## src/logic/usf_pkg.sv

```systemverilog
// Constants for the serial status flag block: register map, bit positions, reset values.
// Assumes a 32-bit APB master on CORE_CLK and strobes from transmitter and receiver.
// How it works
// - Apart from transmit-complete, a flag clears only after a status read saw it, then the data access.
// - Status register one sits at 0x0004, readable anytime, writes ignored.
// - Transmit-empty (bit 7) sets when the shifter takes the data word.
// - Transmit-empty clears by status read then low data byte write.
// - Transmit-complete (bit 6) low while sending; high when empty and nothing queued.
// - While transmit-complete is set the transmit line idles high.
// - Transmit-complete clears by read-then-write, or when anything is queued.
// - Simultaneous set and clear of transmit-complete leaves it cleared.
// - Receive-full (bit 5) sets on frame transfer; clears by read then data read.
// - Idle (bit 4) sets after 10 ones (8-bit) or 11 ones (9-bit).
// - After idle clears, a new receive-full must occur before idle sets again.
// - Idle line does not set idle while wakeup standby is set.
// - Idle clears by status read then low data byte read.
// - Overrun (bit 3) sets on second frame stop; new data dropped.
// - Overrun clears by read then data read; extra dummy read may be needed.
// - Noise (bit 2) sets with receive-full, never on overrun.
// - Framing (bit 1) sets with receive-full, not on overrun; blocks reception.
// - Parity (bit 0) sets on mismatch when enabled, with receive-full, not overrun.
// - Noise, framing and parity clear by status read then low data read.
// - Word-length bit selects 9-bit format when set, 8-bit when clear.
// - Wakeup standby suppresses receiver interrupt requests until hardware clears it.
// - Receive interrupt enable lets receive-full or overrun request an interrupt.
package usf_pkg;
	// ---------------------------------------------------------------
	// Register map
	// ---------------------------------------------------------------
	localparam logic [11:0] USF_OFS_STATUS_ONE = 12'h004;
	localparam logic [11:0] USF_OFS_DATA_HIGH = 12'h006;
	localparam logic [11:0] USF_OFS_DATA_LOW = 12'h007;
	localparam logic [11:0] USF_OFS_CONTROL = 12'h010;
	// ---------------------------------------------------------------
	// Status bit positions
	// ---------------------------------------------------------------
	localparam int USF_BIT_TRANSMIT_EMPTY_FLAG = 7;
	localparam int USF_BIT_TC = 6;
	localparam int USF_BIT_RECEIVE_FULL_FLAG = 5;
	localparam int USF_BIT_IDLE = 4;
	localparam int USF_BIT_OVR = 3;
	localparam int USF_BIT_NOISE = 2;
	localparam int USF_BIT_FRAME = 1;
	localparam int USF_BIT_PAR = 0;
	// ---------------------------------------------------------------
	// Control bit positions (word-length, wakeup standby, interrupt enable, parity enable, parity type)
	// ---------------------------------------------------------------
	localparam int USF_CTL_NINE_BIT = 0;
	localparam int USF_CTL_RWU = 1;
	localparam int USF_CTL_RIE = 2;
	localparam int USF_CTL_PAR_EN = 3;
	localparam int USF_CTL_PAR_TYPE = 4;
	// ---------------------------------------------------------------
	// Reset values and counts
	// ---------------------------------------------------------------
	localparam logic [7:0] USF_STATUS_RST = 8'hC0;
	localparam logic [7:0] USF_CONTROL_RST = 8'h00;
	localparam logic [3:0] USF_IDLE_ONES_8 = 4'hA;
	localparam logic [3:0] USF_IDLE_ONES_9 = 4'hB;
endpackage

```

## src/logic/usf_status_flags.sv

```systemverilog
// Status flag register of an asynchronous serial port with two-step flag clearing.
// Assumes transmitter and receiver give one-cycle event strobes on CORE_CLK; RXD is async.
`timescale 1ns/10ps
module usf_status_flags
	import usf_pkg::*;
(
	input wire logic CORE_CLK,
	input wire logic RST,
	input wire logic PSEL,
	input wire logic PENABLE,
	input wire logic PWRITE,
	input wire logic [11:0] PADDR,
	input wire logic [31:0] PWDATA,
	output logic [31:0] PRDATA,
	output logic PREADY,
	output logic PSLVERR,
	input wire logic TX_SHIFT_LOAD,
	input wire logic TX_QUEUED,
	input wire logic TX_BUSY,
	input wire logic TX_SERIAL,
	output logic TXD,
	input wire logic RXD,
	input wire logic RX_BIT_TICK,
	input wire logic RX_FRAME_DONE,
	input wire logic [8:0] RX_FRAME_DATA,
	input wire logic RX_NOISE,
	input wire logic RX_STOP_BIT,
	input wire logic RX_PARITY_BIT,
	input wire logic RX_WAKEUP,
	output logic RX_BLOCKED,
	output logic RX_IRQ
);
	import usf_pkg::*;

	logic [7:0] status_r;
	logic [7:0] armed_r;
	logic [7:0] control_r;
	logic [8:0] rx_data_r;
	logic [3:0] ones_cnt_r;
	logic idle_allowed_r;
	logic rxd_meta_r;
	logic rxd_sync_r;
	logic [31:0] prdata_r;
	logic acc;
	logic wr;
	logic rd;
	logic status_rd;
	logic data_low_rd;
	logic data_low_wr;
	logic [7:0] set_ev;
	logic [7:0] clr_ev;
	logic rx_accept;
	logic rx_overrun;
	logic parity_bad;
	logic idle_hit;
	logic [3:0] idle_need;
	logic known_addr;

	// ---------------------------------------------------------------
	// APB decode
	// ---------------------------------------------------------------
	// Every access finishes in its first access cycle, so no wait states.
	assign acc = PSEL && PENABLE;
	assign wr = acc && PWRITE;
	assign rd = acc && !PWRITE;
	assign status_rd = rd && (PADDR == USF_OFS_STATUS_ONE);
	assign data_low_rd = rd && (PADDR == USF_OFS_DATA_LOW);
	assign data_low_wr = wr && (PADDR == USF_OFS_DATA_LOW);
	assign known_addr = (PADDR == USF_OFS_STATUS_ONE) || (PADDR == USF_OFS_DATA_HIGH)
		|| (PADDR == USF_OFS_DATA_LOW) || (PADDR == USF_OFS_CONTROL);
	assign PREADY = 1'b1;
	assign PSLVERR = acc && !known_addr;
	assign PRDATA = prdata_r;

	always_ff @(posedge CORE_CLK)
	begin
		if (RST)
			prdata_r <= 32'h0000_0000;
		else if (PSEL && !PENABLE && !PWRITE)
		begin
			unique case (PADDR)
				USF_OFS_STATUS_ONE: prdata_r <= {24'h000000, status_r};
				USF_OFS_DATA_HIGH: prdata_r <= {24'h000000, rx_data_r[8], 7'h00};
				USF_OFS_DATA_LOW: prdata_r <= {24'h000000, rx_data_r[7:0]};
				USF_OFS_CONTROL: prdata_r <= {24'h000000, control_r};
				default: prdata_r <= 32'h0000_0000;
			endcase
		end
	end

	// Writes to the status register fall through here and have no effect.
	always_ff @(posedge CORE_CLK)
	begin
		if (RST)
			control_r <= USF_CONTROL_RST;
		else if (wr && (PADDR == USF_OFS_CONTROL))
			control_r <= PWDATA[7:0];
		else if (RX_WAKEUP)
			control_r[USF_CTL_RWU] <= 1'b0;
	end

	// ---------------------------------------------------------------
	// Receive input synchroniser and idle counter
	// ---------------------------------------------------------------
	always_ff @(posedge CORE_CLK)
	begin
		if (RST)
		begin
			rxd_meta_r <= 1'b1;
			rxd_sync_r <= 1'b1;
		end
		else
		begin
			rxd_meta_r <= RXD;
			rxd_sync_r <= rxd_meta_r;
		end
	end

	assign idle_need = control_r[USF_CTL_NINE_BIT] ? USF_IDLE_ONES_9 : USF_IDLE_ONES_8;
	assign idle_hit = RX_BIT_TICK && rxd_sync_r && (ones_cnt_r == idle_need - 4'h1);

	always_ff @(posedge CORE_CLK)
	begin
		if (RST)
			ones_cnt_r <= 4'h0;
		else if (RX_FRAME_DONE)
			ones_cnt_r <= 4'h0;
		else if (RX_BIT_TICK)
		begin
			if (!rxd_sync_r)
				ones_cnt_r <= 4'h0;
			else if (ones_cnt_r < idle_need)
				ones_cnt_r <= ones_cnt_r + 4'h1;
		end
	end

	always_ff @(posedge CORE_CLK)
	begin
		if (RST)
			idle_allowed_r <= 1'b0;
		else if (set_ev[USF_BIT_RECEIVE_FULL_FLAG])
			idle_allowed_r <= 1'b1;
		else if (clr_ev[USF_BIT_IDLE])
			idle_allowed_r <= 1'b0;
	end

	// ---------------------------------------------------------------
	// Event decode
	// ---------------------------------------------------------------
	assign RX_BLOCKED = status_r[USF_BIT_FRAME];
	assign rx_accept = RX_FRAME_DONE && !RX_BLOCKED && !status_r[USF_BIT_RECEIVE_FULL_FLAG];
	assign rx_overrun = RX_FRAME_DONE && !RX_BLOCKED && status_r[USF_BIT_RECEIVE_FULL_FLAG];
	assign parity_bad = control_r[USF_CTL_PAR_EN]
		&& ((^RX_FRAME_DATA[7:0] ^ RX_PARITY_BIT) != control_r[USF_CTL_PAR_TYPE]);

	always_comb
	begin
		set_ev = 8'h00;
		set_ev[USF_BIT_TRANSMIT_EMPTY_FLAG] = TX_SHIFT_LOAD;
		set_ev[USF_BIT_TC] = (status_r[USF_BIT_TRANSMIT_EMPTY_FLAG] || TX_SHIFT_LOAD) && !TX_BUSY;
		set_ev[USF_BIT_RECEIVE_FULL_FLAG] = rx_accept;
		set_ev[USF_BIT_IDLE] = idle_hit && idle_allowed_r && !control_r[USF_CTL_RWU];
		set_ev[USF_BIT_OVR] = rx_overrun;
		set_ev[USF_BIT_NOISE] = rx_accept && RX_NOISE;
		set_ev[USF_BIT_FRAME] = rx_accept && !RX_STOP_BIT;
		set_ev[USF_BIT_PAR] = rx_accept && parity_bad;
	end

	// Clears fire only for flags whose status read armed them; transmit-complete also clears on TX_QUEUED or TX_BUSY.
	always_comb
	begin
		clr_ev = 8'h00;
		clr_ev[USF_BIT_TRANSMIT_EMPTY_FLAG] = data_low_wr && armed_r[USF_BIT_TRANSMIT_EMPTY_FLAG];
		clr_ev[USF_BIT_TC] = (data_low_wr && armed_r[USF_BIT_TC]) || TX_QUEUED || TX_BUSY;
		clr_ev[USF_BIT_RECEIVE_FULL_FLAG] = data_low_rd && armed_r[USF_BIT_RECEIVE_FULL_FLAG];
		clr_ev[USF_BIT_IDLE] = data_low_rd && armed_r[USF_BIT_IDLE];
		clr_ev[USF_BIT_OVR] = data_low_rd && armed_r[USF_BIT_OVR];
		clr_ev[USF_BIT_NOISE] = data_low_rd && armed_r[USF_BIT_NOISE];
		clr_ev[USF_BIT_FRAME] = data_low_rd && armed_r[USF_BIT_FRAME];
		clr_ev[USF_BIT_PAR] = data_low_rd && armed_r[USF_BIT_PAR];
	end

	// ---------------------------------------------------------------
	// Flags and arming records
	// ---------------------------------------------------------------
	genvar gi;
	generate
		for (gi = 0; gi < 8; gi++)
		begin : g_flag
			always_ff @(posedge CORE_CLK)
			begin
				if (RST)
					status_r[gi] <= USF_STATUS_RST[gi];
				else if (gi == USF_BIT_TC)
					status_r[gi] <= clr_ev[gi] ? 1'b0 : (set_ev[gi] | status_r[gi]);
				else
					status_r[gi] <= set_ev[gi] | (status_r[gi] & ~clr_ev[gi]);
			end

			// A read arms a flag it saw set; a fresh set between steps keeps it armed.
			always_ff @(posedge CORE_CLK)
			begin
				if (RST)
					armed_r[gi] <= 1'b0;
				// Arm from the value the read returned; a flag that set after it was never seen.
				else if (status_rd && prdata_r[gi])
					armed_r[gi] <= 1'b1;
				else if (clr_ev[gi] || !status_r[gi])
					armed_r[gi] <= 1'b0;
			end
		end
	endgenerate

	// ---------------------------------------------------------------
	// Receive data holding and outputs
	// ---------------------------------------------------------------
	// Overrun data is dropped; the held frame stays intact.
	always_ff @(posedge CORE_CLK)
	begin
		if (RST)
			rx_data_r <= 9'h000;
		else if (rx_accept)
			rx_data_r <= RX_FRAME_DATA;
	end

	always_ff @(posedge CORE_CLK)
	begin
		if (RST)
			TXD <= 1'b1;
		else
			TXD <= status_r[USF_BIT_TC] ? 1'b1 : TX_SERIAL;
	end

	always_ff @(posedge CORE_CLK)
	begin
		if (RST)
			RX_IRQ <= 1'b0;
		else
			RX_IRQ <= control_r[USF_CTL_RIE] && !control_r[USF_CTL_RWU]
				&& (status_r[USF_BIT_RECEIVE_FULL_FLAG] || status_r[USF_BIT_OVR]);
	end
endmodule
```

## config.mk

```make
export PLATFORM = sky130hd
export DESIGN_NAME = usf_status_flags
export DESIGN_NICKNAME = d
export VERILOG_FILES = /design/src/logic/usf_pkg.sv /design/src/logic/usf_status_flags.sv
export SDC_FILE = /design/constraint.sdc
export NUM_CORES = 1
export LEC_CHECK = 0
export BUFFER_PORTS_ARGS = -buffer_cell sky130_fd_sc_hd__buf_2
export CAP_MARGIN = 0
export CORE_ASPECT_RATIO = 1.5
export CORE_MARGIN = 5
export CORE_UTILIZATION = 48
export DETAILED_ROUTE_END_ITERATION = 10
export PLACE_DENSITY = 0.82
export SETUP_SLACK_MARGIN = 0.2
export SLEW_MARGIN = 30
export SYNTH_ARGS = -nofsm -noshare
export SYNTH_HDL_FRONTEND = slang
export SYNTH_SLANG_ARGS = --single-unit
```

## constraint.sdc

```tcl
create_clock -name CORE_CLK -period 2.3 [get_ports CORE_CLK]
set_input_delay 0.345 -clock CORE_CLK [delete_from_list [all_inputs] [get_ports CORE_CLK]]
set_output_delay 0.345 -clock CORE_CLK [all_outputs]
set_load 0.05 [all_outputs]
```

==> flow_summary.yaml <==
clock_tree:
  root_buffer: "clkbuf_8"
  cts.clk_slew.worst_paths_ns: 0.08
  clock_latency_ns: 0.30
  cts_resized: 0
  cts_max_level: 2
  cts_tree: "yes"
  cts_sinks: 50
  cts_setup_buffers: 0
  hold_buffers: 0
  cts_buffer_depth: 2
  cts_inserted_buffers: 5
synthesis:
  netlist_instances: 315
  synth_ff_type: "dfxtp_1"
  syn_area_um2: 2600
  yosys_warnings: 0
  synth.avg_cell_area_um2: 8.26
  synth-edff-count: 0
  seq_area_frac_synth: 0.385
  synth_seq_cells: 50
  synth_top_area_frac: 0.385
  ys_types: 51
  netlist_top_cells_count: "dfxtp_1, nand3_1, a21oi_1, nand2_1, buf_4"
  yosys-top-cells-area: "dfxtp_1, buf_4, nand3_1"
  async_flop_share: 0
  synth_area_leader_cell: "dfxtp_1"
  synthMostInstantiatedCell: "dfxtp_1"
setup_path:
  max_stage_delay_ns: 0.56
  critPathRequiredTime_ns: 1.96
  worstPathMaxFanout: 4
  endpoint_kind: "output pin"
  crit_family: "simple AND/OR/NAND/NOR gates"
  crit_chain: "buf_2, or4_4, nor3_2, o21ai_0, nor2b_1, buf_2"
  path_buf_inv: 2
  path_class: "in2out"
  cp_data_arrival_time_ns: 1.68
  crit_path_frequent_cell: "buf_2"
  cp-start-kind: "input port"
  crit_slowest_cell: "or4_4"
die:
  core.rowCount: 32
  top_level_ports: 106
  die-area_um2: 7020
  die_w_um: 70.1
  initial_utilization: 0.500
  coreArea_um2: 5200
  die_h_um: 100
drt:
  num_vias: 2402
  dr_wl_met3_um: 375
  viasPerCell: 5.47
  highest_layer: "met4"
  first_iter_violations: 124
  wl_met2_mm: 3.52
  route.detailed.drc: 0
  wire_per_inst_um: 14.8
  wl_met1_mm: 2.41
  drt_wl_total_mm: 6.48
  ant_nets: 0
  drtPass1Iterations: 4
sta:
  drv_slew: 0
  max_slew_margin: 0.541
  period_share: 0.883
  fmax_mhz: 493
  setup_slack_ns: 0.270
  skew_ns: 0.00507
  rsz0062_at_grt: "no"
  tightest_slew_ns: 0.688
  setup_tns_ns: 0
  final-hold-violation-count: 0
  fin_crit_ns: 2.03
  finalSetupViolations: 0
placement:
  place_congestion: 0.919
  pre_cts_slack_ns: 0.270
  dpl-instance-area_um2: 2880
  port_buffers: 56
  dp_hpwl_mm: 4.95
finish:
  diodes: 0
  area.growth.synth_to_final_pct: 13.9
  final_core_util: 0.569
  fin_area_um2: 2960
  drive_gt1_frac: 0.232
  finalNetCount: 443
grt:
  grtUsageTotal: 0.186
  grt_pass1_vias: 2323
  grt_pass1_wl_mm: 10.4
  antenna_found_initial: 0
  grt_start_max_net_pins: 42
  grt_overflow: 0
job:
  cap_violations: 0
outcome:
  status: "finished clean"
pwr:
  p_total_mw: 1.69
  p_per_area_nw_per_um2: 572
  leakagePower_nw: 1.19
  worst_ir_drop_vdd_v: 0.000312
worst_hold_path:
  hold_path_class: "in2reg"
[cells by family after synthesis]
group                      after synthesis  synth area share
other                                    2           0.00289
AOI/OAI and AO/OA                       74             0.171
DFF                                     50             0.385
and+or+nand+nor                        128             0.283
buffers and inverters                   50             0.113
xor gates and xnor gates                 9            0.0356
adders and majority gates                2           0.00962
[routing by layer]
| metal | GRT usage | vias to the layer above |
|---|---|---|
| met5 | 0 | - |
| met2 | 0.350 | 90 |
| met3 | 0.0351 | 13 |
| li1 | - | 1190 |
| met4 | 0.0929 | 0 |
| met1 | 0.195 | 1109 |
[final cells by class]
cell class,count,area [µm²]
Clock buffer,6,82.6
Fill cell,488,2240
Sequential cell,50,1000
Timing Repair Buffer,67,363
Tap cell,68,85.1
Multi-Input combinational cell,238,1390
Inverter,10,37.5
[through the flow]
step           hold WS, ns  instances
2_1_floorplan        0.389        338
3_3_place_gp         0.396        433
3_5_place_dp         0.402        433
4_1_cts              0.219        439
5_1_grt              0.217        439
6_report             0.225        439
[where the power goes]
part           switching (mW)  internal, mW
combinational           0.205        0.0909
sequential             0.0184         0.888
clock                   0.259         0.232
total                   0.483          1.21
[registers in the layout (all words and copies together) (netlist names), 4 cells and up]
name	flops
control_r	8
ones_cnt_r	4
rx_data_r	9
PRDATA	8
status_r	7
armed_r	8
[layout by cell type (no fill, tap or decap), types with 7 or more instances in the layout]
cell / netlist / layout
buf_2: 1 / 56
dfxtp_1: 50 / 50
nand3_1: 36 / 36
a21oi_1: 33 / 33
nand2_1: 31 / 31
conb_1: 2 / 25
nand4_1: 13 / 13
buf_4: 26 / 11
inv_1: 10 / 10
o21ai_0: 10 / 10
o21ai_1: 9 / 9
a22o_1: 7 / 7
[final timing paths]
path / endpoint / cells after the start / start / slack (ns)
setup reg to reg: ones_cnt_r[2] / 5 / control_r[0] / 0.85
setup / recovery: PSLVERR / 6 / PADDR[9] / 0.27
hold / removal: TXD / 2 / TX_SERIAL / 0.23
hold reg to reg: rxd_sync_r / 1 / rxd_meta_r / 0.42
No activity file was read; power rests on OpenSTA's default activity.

++++++++++

What is needed:
Check the entries above line by line and return each one containing the word "receiver".

Solution for this exercise:
// Assumes a 32-bit APB master on CORE_CLK and strobes from transmitter and receiver.
// - Wakeup standby suppresses receiver interrupt requests until hardware clears it.
// Assumes transmitter and receiver give one-cycle event strobes on CORE_CLK; RXD is async.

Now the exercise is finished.